Ihor Honchar

Personal information
- Full name: Ihor Viktorovych Honchar
- Date of birth: 10 January 1993 (age 33)
- Place of birth: Chernivtsi, Ukraine
- Height: 1.80 m (5 ft 11 in)
- Position: Right-back

Youth career
- 2005–2007: Bukovyna Chernivtsi
- 2007–2010: RVUFK Kyiv
- 2010–2011: Bukovyna Chernivtsi

Senior career*
- Years: Team / Apps / (Gls)
- 2011–2013: Obolon Kyiv / 0 / (0)
- 2012: → Dynamo Khmelnytskyi (loan) / 24 / (0)
- 2013–2016: Shakhtar Donetsk / 0 / (0)
- 2013: → Shakhtar-3 Donetsk / 25 / (0)
- 2015–2016: → Hoverla Uzhhorod (loan) / 16 / (1)
- 2016: Senica / 17 / (0)
- 2018–2019: Vorskla Poltava / 0 / (0)
- 2018–2019: → Hirnyk-Sport Horishni Plavni (loan) / 18 / (0)
- 2019–2020: Lviv / 23 / (0)
- 2020: Alashkert / 8 / (0)
- 2021: Pyunik / 13 / (0)
- 2021–2023: Mynai / 46 / (0)
- 2023: Sūduva / 14 / (0)

International career^{‡}
- 2014: Ukraine U21 / 6 / (0)

= Ihor Honchar =

Ukrainian footballer

Ihor Viktorovych Honchar (Ігор Вікторович Гончар; born 10 January 1993) is a Ukrainian professional footballer who plays as a right-back.

==Career==
Honchar is a product of the Bukovyna Chernivtsi and RVUFK Kyiv academies and signed a contract with Obolon Kyiv in the Ukrainian Premier League in 2011.

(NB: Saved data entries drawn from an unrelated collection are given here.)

[src/hw/rtl/lrsps_pkg.sv]
// ----------------------------------------------------------------------------
// lrsps_pkg
// Shared types and constants of the LED ring status pattern sequencer.
// ----------------------------------------------------------------------------
package lrsps_pkg;

	localparam int OP_W    = 2;
	localparam int NOW_W   = 32;
	localparam int MODE_W  = 3;
	localparam int IDX_W   = 5;
	localparam int CH_W    = 8;
	localparam int PCT_W   = 7;
	localparam int DATA_W  = 32;
	localparam int ADDR_W  = 3;

	localparam logic [OP_W-1:0] OP_TICK = 2'd0;
	localparam logic [OP_W-1:0] OP_SET  = 2'd1;
	localparam logic [OP_W-1:0] OP_DIAG = 2'd2;

	localparam logic [MODE_W-1:0] MODE_OFF        = 3'd0;
	localparam logic [MODE_W-1:0] MODE_RED_BLINK  = 3'd1;
	localparam logic [MODE_W-1:0] MODE_RED        = 3'd2;
	localparam logic [MODE_W-1:0] MODE_ALT_GB     = 3'd3;
	localparam logic [MODE_W-1:0] MODE_GRN_BLINK  = 3'd4;
	localparam logic [MODE_W-1:0] MODE_GREEN      = 3'd5;
	localparam logic [MODE_W-1:0] MODE_SPINNER    = 3'd6;
	localparam logic [MODE_W-1:0] MODE_FLASH      = 3'd7;

	localparam logic [NOW_W-1:0] RED_BLINK_MS = 32'd350;
	localparam logic [NOW_W-1:0] ALT_BLINK_MS = 32'd450;
	localparam logic [NOW_W-1:0] SPIN_MS      = 32'd180;
	localparam logic [NOW_W-1:0] FLASH_MS     = 32'd200;
	localparam logic [NOW_W-1:0] DIAG_MS      = 32'd400;

	localparam logic [CH_W-1:0] LVL_100  = 8'd100;
	localparam logic [CH_W-1:0] LVL_90   = 8'd90;
	localparam logic [CH_W-1:0] LVL_DIAG = 8'd60;

	localparam logic [PCT_W-1:0] PCT_FULL  = 7'd100;
	localparam logic [CH_W-1:0]  SB_FULL   = 8'd255;
	// floor(x/100) == (x*5243)>>19 for x <= 99*255
	localparam logic [12:0]      RECIP_100 = 13'd5243;
	localparam int               RECIP_SH  = 19;

	typedef struct packed {
		logic accept;
		logic load;
	} cmd_t;

	typedef struct packed {
		logic frame_req;
		logic last_pix;
	} sts_t;

endpackage

[src/hw/rtl/lrsps_if.sv]
// ----------------------------------------------------------------------------
// lrsps_if
// Item channels of the LED ring sequencer: input items and pixel items.
// ----------------------------------------------------------------------------
interface lrsps_in_if;
	logic                             valid;
	logic                             ready;
	logic [lrsps_pkg::OP_W-1:0]       operation;
	logic [lrsps_pkg::NOW_W-1:0]      now_ms;
	logic [lrsps_pkg::MODE_W-1:0]     new_mode;

	modport source (output valid, output operation, output now_ms, output new_mode,
		input ready);
	modport sink (input valid, input operation, input now_ms, input new_mode,
		output ready);
endinterface

interface lrsps_out_if;
	logic                             valid;
	logic                             ready;
	logic [lrsps_pkg::IDX_W-1:0]      pixel_index;
	logic [lrsps_pkg::CH_W-1:0]       red;
	logic [lrsps_pkg::CH_W-1:0]       green;
	logic [lrsps_pkg::CH_W-1:0]       blue;
	logic                             last_pixel;

	modport source (output valid, output pixel_index, output red, output green,
		output blue, output last_pixel, input ready);
	modport sink (input valid, input pixel_index, input red, input green,
		input blue, input last_pixel, output ready);
endinterface

[src/hw/rtl/lrsps_ctrl.sv]
// ----------------------------------------------------------------------------
// lrsps_ctrl
// Handshake controller: takes items, runs frame emission, owns output valid.
// ----------------------------------------------------------------------------
module lrsps_ctrl (
	input  logic              clk,
	input  logic              arst_n,
	input  logic              in_valid,
	output logic              in_ready,
	output logic              out_valid,
	input  logic              out_ready,
	input  lrsps_pkg::sts_t   sts,
	output lrsps_pkg::cmd_t   cmd
);

	localparam logic ST_IDLE = 1'b0;
	localparam logic ST_EMIT = 1'b1;

	logic state_q;
	logic ovalid_q;

	assign in_ready   = (state_q == ST_IDLE);
	assign out_valid  = ovalid_q;
	assign cmd.accept = in_valid && in_ready;
	assign cmd.load   = (state_q == ST_EMIT) && (!ovalid_q || out_ready);

	always_ff @(posedge clk or negedge arst_n) begin
		if (!arst_n) begin
			state_q  <= ST_IDLE;
			ovalid_q <= 1'b0;
		end else begin
			case (state_q)
				ST_IDLE: begin
					if (cmd.accept && sts.frame_req) begin
						state_q <= ST_EMIT;
					end
				end
				ST_EMIT: begin
					if (cmd.load && sts.last_pix) begin
						state_q <= ST_IDLE;
					end
				end
				default: state_q <= ST_IDLE;
			endcase
			if (cmd.load) begin
				ovalid_q <= 1'b1;
			end else if (out_ready) begin
				ovalid_q <= 1'b0;
			end
		end
	end

endmodule

[src/hw/rtl/lrsps_dp.sv]
// ----------------------------------------------------------------------------
// lrsps_dp
// Sequencer state, timer decisions, pixel counters and the output register.
// ----------------------------------------------------------------------------
module lrsps_dp #(
	parameter int RING_PIXELS      = 24,
	parameter int PIXELS_PER_GROUP = 3
) (
	input  logic                              clk,
	input  logic                              arst_n,
	input  lrsps_pkg::cmd_t                   cmd,
	output lrsps_pkg::sts_t                   sts,
	input  logic [lrsps_pkg::OP_W-1:0]        operation,
	input  logic [lrsps_pkg::NOW_W-1:0]       now_ms,
	input  logic [lrsps_pkg::MODE_W-1:0]      new_mode,
	input  logic [lrsps_pkg::CH_W-1:0]        scale,
	output logic [lrsps_pkg::IDX_W-1:0]       pixel_index,
	output logic [lrsps_pkg::CH_W-1:0]        red,
	output logic [lrsps_pkg::CH_W-1:0]        green,
	output logic [lrsps_pkg::CH_W-1:0]        blue,
	output logic                              last_pixel
);

	localparam int GROUP_COUNT = (RING_PIXELS + PIXELS_PER_GROUP - 1) / PIXELS_PER_GROUP;
	localparam int PW = $clog2(RING_PIXELS + 1);
	localparam int GW = $clog2(GROUP_COUNT + 1);
	localparam int SW = $clog2(PIXELS_PER_GROUP + 1);
	localparam int IW = lrsps_pkg::IDX_W;
	localparam int NW = lrsps_pkg::NOW_W;
	localparam int MW = lrsps_pkg::MODE_W;
	localparam int CW = lrsps_pkg::CH_W;

	localparam logic [PW-1:0] PIX_LAST  = PW'(RING_PIXELS - 1);
	localparam logic [PW-1:0] PIX_COUNT = PW'(RING_PIXELS);
	localparam logic [GW-1:0] GRP_LAST  = GW'(GROUP_COUNT - 1);
	localparam logic [SW-1:0] SUB_LAST  = SW'(PIXELS_PER_GROUP - 1);

	// sequencer state
	logic [MW-1:0] mode_q;
	logic          dirty_q;
	logic [NW-1:0] phase_q;
	logic          blink_q;
	logic [GW-1:0] spin_q;
	logic          run_q;
	logic [PW-1:0] dpos_q;
	logic [NW-1:0] due_q;

	// frame being emitted
	logic          diag_q;
	logic          lit_en_q;
	logic [PW-1:0] lit_q;
	logic [PW-1:0] pix_q;
	logic [GW-1:0] grp_q;
	logic [SW-1:0] sub_q;

	logic [MW-1:0] nx_mode;
	logic          nx_dirty;
	logic [NW-1:0] nx_phase;
	logic          nx_blink;
	logic [GW-1:0] nx_spin;
	logic          nx_run;
	logic [PW-1:0] nx_dpos;
	logic [NW-1:0] nx_due;
	logic          nx_diag;
	logic          nx_lit_en;
	logic [PW-1:0] nx_lit;
	logic          frame_req;

	logic [NW-1:0] elapsed;
	logic [NW-1:0] period;
	logic          timed;

	logic [15:0]   p100;
	logic [15:0]   p90;
	logic [CW-1:0] s100;
	logic [CW-1:0] s90;
	logic [CW-1:0] pr;
	logic [CW-1:0] pg;
	logic [CW-1:0] pb;

	assign elapsed = now_ms - phase_q;

	always_comb begin
		case (mode_q)
			lrsps_pkg::MODE_RED_BLINK: period = lrsps_pkg::RED_BLINK_MS;
			lrsps_pkg::MODE_ALT_GB:    period = lrsps_pkg::ALT_BLINK_MS;
			lrsps_pkg::MODE_GRN_BLINK: period = lrsps_pkg::ALT_BLINK_MS;
			lrsps_pkg::MODE_SPINNER:   period = lrsps_pkg::SPIN_MS;
			lrsps_pkg::MODE_FLASH:     period = lrsps_pkg::FLASH_MS;
			default:                   period = '1;
		endcase
	end

	assign timed = (elapsed >= period);

	always_comb begin
		nx_mode   = mode_q;
		nx_dirty  = dirty_q;
		nx_phase  = phase_q;
		nx_blink  = blink_q;
		nx_spin   = spin_q;
		nx_run    = run_q;
		nx_dpos   = dpos_q;
		nx_due    = due_q;
		nx_diag   = 1'b0;
		nx_lit_en = 1'b0;
		nx_lit    = dpos_q;
		frame_req = 1'b0;
		case (operation)
			lrsps_pkg::OP_SET: begin
				if (new_mode != mode_q) begin
					nx_mode  = new_mode;
					nx_phase = now_ms;
					nx_blink = (new_mode == lrsps_pkg::MODE_GRN_BLINK);
					nx_spin  = '0;
					nx_dirty = 1'b1;
				end
			end
			lrsps_pkg::OP_DIAG: begin
				nx_run  = 1'b1;
				nx_dpos = '0;
				nx_due  = '0;
			end
			lrsps_pkg::OP_TICK: begin
				if (run_q) begin
					if (now_ms >= due_q) begin
						nx_due    = now_ms + lrsps_pkg::DIAG_MS;
						frame_req = 1'b1;
						nx_diag   = 1'b1;
						if (dpos_q < PIX_COUNT) begin
							nx_lit_en = 1'b1;
							nx_dpos   = dpos_q + PW'(1);
						end else begin
							nx_dpos = '0;
						end
					end
				end else begin
					if (timed) begin
						case (mode_q)
							lrsps_pkg::MODE_RED_BLINK,
							lrsps_pkg::MODE_ALT_GB,
							lrsps_pkg::MODE_GRN_BLINK: begin
								nx_phase = now_ms;
								nx_dirty = 1'b1;
								nx_blink = !blink_q;
							end
							lrsps_pkg::MODE_SPINNER: begin
								nx_phase = now_ms;
								nx_dirty = 1'b1;
								nx_spin  = (spin_q == GRP_LAST) ? '0 : spin_q + GW'(1);
							end
							lrsps_pkg::MODE_FLASH: begin
								nx_mode  = lrsps_pkg::MODE_GREEN;
								nx_phase = now_ms;
								nx_blink = 1'b0;
								nx_spin  = '0;
								nx_dirty = 1'b1;
							end
							default: begin
							end
						endcase
					end
					frame_req = nx_dirty;
					nx_dirty  = 1'b0;
				end
			end
			default: begin
			end
		endcase
	end

	assign sts.frame_req = frame_req;
	assign sts.last_pix  = (pix_q == PIX_LAST);

	always_ff @(posedge clk or negedge arst_n) begin
		if (!arst_n) begin
			mode_q  <= lrsps_pkg::MODE_OFF;
			dirty_q <= 1'b1;
			phase_q <= '0;
			blink_q <= 1'b0;
			spin_q  <= '0;
			run_q   <= 1'b0;
			dpos_q  <= '0;
			due_q   <= '0;
		end else if (cmd.accept) begin
			mode_q  <= nx_mode;
			dirty_q <= nx_dirty;
			phase_q <= nx_phase;
			blink_q <= nx_blink;
			spin_q  <= nx_spin;
			run_q   <= nx_run;
			dpos_q  <= nx_dpos;
			due_q   <= nx_due;
		end
	end

	// scaled levels: ((c*b)>>8) + (c!=0 && b!=0)
	assign p100 = 16'(lrsps_pkg::LVL_100) * {8'd0, scale};
	assign p90  = 16'(lrsps_pkg::LVL_90) * {8'd0, scale};
	assign s100 = p100[15:8] + {7'd0, (scale != '0)};
	assign s90  = p90[15:8] + {7'd0, (scale != '0)};

	always_comb begin
		pr = '0;
		pg = '0;
		pb = '0;
		if (diag_q) begin
			if (lit_en_q && (pix_q == lit_q)) begin
				pr = lrsps_pkg::LVL_DIAG;
				pg = lrsps_pkg::LVL_DIAG;
				pb = lrsps_pkg::LVL_DIAG;
			end
		end else begin
			case (mode_q)
				lrsps_pkg::MODE_RED_BLINK: if (blink_q) pr = s100;
				lrsps_pkg::MODE_RED:       pr = s100;
				lrsps_pkg::MODE_ALT_GB: begin
					if ((grp_q[0] == 1'b0) == blink_q) begin
						if (blink_q) pg = s90;
						else pb = s100;
					end
				end
				lrsps_pkg::MODE_GRN_BLINK: if (blink_q) pg = s90;
				lrsps_pkg::MODE_GREEN:     pg = s90;
				lrsps_pkg::MODE_SPINNER:   if (grp_q == spin_q) pb = s100;
				lrsps_pkg::MODE_FLASH: begin
					pg = s90;
					pb = s90;
				end
				default: begin
				end
			endcase
		end
	end

	always_ff @(posedge clk) begin
		if (cmd.accept) begin
			diag_q   <= nx_diag;
			lit_en_q <= nx_lit_en;
			lit_q    <= nx_lit;
		end
	end

	always_ff @(posedge clk or negedge arst_n) begin
		if (!arst_n) begin
			pix_q <= '0;
			grp_q <= '0;
			sub_q <= '0;
		end else if (cmd.accept) begin
			pix_q <= '0;
			grp_q <= '0;
			sub_q <= '0;
		end else if (cmd.load) begin
			pix_q <= pix_q + PW'(1);
			if (sub_q == SUB_LAST) begin
				sub_q <= '0;
				grp_q <= grp_q + GW'(1);
			end else begin
				sub_q <= sub_q + SW'(1);
			end
		end
	end

	always_ff @(posedge clk) begin
		if (cmd.load) begin
			pixel_index <= IW'(pix_q);
			red         <= pr;
			green       <= pg;
			blue        <= pb;
			last_pixel  <= (pix_q == PIX_LAST);
		end
	end

endmodule

[src/hw/rtl/led_ring_status_pattern_sequencer.sv]
// ----------------------------------------------------------------------------
// led_ring_status_pattern_sequencer
// Status LED ring pattern sequencer with APB brightness register.
// ----------------------------------------------------------------------------
// A set-mode item, a diagnostic-start item and a tick that leaves the frame
// unchanged are each taken without emitting pixels. A tick that yields a frame
// is followed by RING_PIXELS pixels, one pixel a cycle out of the single output
// register, slower while the pixel sink holds ready low; the next item is
// taken once the last pixel is loaded. The brightness register (byte address
// 0) is decoded to a scale byte at write time.
module led_ring_status_pattern_sequencer #(
	parameter int RING_PIXELS      = 24,
	parameter int PIXELS_PER_GROUP = 3
) (
	input  logic                               clk,
	input  logic                               arst_n,
	input  logic                               psel,
	input  logic                               penable,
	input  logic                               pwrite,
	input  logic [lrsps_pkg::ADDR_W-1:0]       paddr,
	input  logic [lrsps_pkg::DATA_W-1:0]       pwdata,
	output logic [lrsps_pkg::DATA_W-1:0]       prdata,
	output logic                               pready,
	lrsps_in_if.sink                           in_item,
	lrsps_out_if.source                        out_item
);

	localparam int PCW = lrsps_pkg::PCT_W;
	localparam int CW  = lrsps_pkg::CH_W;

	logic [PCW-1:0]  pct_q;
	logic [CW-1:0]   sb_q;
	logic            reg_hit;
	logic            wr_en;
	logic [PCW-1:0]  wr_pct;
	logic [14:0]     wr_x;
	logic [27:0]     wr_y;
	logic [CW-1:0]   wr_sb;

	lrsps_pkg::cmd_t cmd;
	lrsps_pkg::sts_t sts;

	assign pready  = 1'b1;
	assign reg_hit = (paddr[2] == 1'b0);
	assign wr_en   = psel && penable && pwrite && pready && reg_hit;
	assign prdata  = reg_hit ? {{(lrsps_pkg::DATA_W - PCW){1'b0}}, pct_q} : '0;

	// percent*255/100 by reciprocal
	assign wr_pct = pwdata[PCW-1:0];
	assign wr_x   = {wr_pct, 8'd0} - {8'd0, wr_pct};
	assign wr_y   = {13'd0, wr_x} * {15'd0, lrsps_pkg::RECIP_100};
	assign wr_sb  = (wr_pct >= lrsps_pkg::PCT_FULL) ? lrsps_pkg::SB_FULL
		: wr_y[lrsps_pkg::RECIP_SH +: CW];

	always_ff @(posedge clk or negedge arst_n) begin
		if (!arst_n) begin
			pct_q <= lrsps_pkg::PCT_FULL;
			sb_q  <= lrsps_pkg::SB_FULL;
		end else if (wr_en) begin
			pct_q <= wr_pct;
			sb_q  <= wr_sb;
		end
	end

	lrsps_ctrl u_ctrl (
		.clk       (clk),
		.arst_n    (arst_n),
		.in_valid  (in_item.valid),
		.in_ready  (in_item.ready),
		.out_valid (out_item.valid),
		.out_ready (out_item.ready),
		.sts       (sts),
		.cmd       (cmd)
	);

	lrsps_dp #(
		.RING_PIXELS      (RING_PIXELS),
		.PIXELS_PER_GROUP (PIXELS_PER_GROUP)
	) u_dp (
		.clk         (clk),
		.arst_n      (arst_n),
		.cmd         (cmd),
		.sts         (sts),
		.operation   (in_item.operation),
		.now_ms      (in_item.now_ms),
		.new_mode    (in_item.new_mode),
		.scale       (sb_q),
		.pixel_index (out_item.pixel_index),
		.red         (out_item.red),
		.green       (out_item.green),
		.blue        (out_item.blue),
		.last_pixel  (out_item.last_pixel)
	);

endmodule
[src/flat_wrapper.sv]
// flat-port wrapper written by rule: the top's interface ports become plain ports
module led_ring_status_pattern_sequencer_flat 
#(
	parameter int RING_PIXELS      = 24,
	parameter int PIXELS_PER_GROUP = 3
)
  (clk, arst_n, psel, penable, pwrite, paddr, pwdata, prdata, pready, in_item_valid, in_item_operation, in_item_now_ms, in_item_new_mode, in_item_ready, out_item_valid, out_item_pixel_index, out_item_red, out_item_green, out_item_blue, out_item_last_pixel, out_item_ready);
  lrsps_in_if in_item_i ();
  lrsps_out_if out_item_i ();
  input  logic clk;
  input  logic arst_n;
  input  logic psel;
  input  logic penable;
  input  logic pwrite;
  input  logic [lrsps_pkg::ADDR_W-1:0] paddr;
  input  logic [lrsps_pkg::DATA_W-1:0] pwdata;
  output logic [lrsps_pkg::DATA_W-1:0] prdata;
  output logic pready;
  input wire logic [$bits(in_item_i.valid)-1:0] in_item_valid;
  input wire logic [$bits(in_item_i.operation)-1:0] in_item_operation;
  input wire logic [$bits(in_item_i.now_ms)-1:0] in_item_now_ms;
  input wire logic [$bits(in_item_i.new_mode)-1:0] in_item_new_mode;
  output wire logic [$bits(in_item_i.ready)-1:0] in_item_ready;
  output wire logic [$bits(out_item_i.valid)-1:0] out_item_valid;
  output wire logic [$bits(out_item_i.pixel_index)-1:0] out_item_pixel_index;
  output wire logic [$bits(out_item_i.red)-1:0] out_item_red;
  output wire logic [$bits(out_item_i.green)-1:0] out_item_green;
  output wire logic [$bits(out_item_i.blue)-1:0] out_item_blue;
  output wire logic [$bits(out_item_i.last_pixel)-1:0] out_item_last_pixel;
  input wire logic [$bits(out_item_i.ready)-1:0] out_item_ready;
  assign in_item_i.valid = in_item_valid;
  assign in_item_i.operation = in_item_operation;
  assign in_item_i.now_ms = in_item_now_ms;
  assign in_item_i.new_mode = in_item_new_mode;
  assign in_item_ready = in_item_i.ready;
  assign out_item_valid = out_item_i.valid;
  assign out_item_pixel_index = out_item_i.pixel_index;
  assign out_item_red = out_item_i.red;
  assign out_item_green = out_item_i.green;
  assign out_item_blue = out_item_i.blue;
  assign out_item_last_pixel = out_item_i.last_pixel;
  assign out_item_i.ready = out_item_ready;
  led_ring_status_pattern_sequencer #(.RING_PIXELS(RING_PIXELS), .PIXELS_PER_GROUP(PIXELS_PER_GROUP)) u_core (.clk(clk), .arst_n(arst_n), .psel(psel), .penable(penable), .pwrite(pwrite), .paddr(paddr), .pwdata(pwdata), .prdata(prdata), .pready(pready), .in_item(in_item_i), .out_item(out_item_i));
endmodule
[config.mk]
export PLATFORM = sky130hd
export DESIGN_NAME = led_ring_status_pattern_sequencer_flat
export DESIGN_NICKNAME = d
export VERILOG_FILES = /design/src/hw/rtl/lrsps_pkg.sv /design/src/hw/rtl/lrsps_if.sv /design/src/hw/rtl/lrsps_ctrl.sv /design/src/hw/rtl/lrsps_dp.sv /design/src/hw/rtl/led_ring_status_pattern_sequencer.sv /design/src/flat_wrapper.sv
export SDC_FILE = /design/constraint.sdc
export NUM_CORES = 1
export LEC_CHECK = 0
export BUFFER_PORTS_ARGS = -buffer_cell sky130_fd_sc_hd__buf_2
export CAP_MARGIN = 20
export CORE_MARGIN = 2
export CORE_UTILIZATION = 62
export CTS_CLUSTER_DIAMETER = 40
export DETAILED_ROUTE_END_ITERATION = 8
export HOLD_SLACK_MARGIN = 0.12
export PLACE_DENSITY = 0.88
export SLEW_MARGIN = 20
export SYNTH_ARGS = -nofsm -noshare
export SYNTH_HDL_FRONTEND = slang
export SYNTH_SLANG_ARGS = --single-unit
[constraint.sdc]
create_clock -name clk -period 5.7 [get_ports clk]
set_input_delay 1.14 -clock clk [delete_from_list [all_inputs] [get_ports clk]]
set_output_delay 1.14 -clock clk [all_outputs]
set_load 0.01 [all_outputs]
==> impl_results.md, run 1 <==
- Main combinational cell family by area after synthesis: adder cells
- Worst clock skew: around 10 ps
- Yosys top cell by area: ha_1
- DRC errors left: 0
- Max Used Layer: met4
- Die width: 161 um
- Synth warn: 0
- H-tree depth: 4
- Worst reg2reg startpoint: u_core.u_dp.phase_q[11]
- Initial antenna violation count: 2
- Unrepaired setup endpoints after global routing: true
- Post-route setup slack: -775 ps
- Core ar.: roughly 24000 um2
- First-pass GRT wire length: around 65 mm
- Synth Area in XOR/XNOR: 0.0712
- Initial Utilization: 0.632
- Number of synthesized flops with an enable pin: 37
- Top cell type's share of synthesized area: 0.209
- Rows: between 50 and 60
- Share of cells above drive strength 1: 0.211
- Most frequent cell after synthesis: inv_1
- Num CTS Buffers: 17
- DR vias/cell: 5.91
- Top post-synthesis cells by area: ha_1 21%, dfrtp_1 15%, fa_1 10%
- Clock transition at path regs: about 70 ps
- Max_cap viols: 0
- Gr ovfl total: 0
- I/O pin cnt: 144
- Metal-1 WL: roughly 16 mm
- Start point of the critical path: pwdata[3]
- CTS tree: done
- Die H: around 160 um
- Fin crit period: about 6500 ps
- Worst Hold Class: reg2reg
- Die area: 26100 um2
- Mapped Area: about 15000 um2
- Crit path DAT: a little under 7000 ps
- Clk Tree Root Cell: clkbuf_16
- Crit-path slowest cell: fa_1
- Asr flop ratio synth: 0.743
- Startpoint Class: primary input
- NumNets Final: between 2000 and 2500
- Post-synth top flop: dfrtp_1
- Cell family with most CP delay: adder cells
- Yosys reg bits: 144
- DRT antenna net count: 0
- Largest net degree at the start of global routing: just over 60
- Final non-filler cell total: 2170
- CP bufs+invs: 7
- Mapped Cells: ~1600
- Placer Congestion: slightly above 0.9
- Met3 wire len: 2.36 mm
- DRT iter0 DRCs: between 1000 and 1500
- Final wirelength: around 40 mm
- Fmax: ~150 MHz
- Worst path max stage delay: 540 ps
- Fin. Hold Viols: 0
- Routed wl met2: 20.0 mm
- Vias in the first global route: 13400
- Area Growth Syn to Fin: 17.7%
- Synth Area per Inst: approximately 9.4 um2
- Synth Area in Adders: 0.310
- Fill count: 1523
- Post-synthesis mux area share: 0.0500
- Max_slew headroom: 0.445
- Post-placement cell count: around 2100
- Most frequent cell on the critical path: fa_1
- Hold path start: u_core.pct_q[2]
- Critical path class: in2reg
- Clock latency on the worst-skew pair: 440 ps
- Vias post-DR: roughly 13000
- Period utilization: 1.14
- Buffers on Ports: 90
- Yosys cell types: 81
- CP Max Fanout: 5
- CTS sink cnt: ~140
- Max-slew violations: 0
- Slew @ Worst Pin: about 830 ps
- DRT Pass-1 Iters: 5
- Synth Area in Compound Gates: 0.117
- Total GRT Usage: 0.307
- Post-synthesis simple-gate area fraction: 0.117
- CP required: 6040 ps
- Status: finished, violations left
- Synth top cells by count: 266 x inv_1, 257 x ha_1, 112 x nand2_1
- Violated checks: negative setup slack
- CP Capture Type: register
- Sequential-to-total area share from yosys stat: 0.247
- Longest Clk Path Bufs: 2
- DP Wirelength: about 28 mm
- WL/cell: roughly 18 um
- Final setup violation count: 8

On 28 July 2023 lithuanian Sūduva Club announced, that signed with Ihor Honchar.

He was called up to play for the 23-man squad of the Ukraine national under-21 football team by head coach Serhiy Kovalets in the Commonwealth of Independent States Cup in January 2014.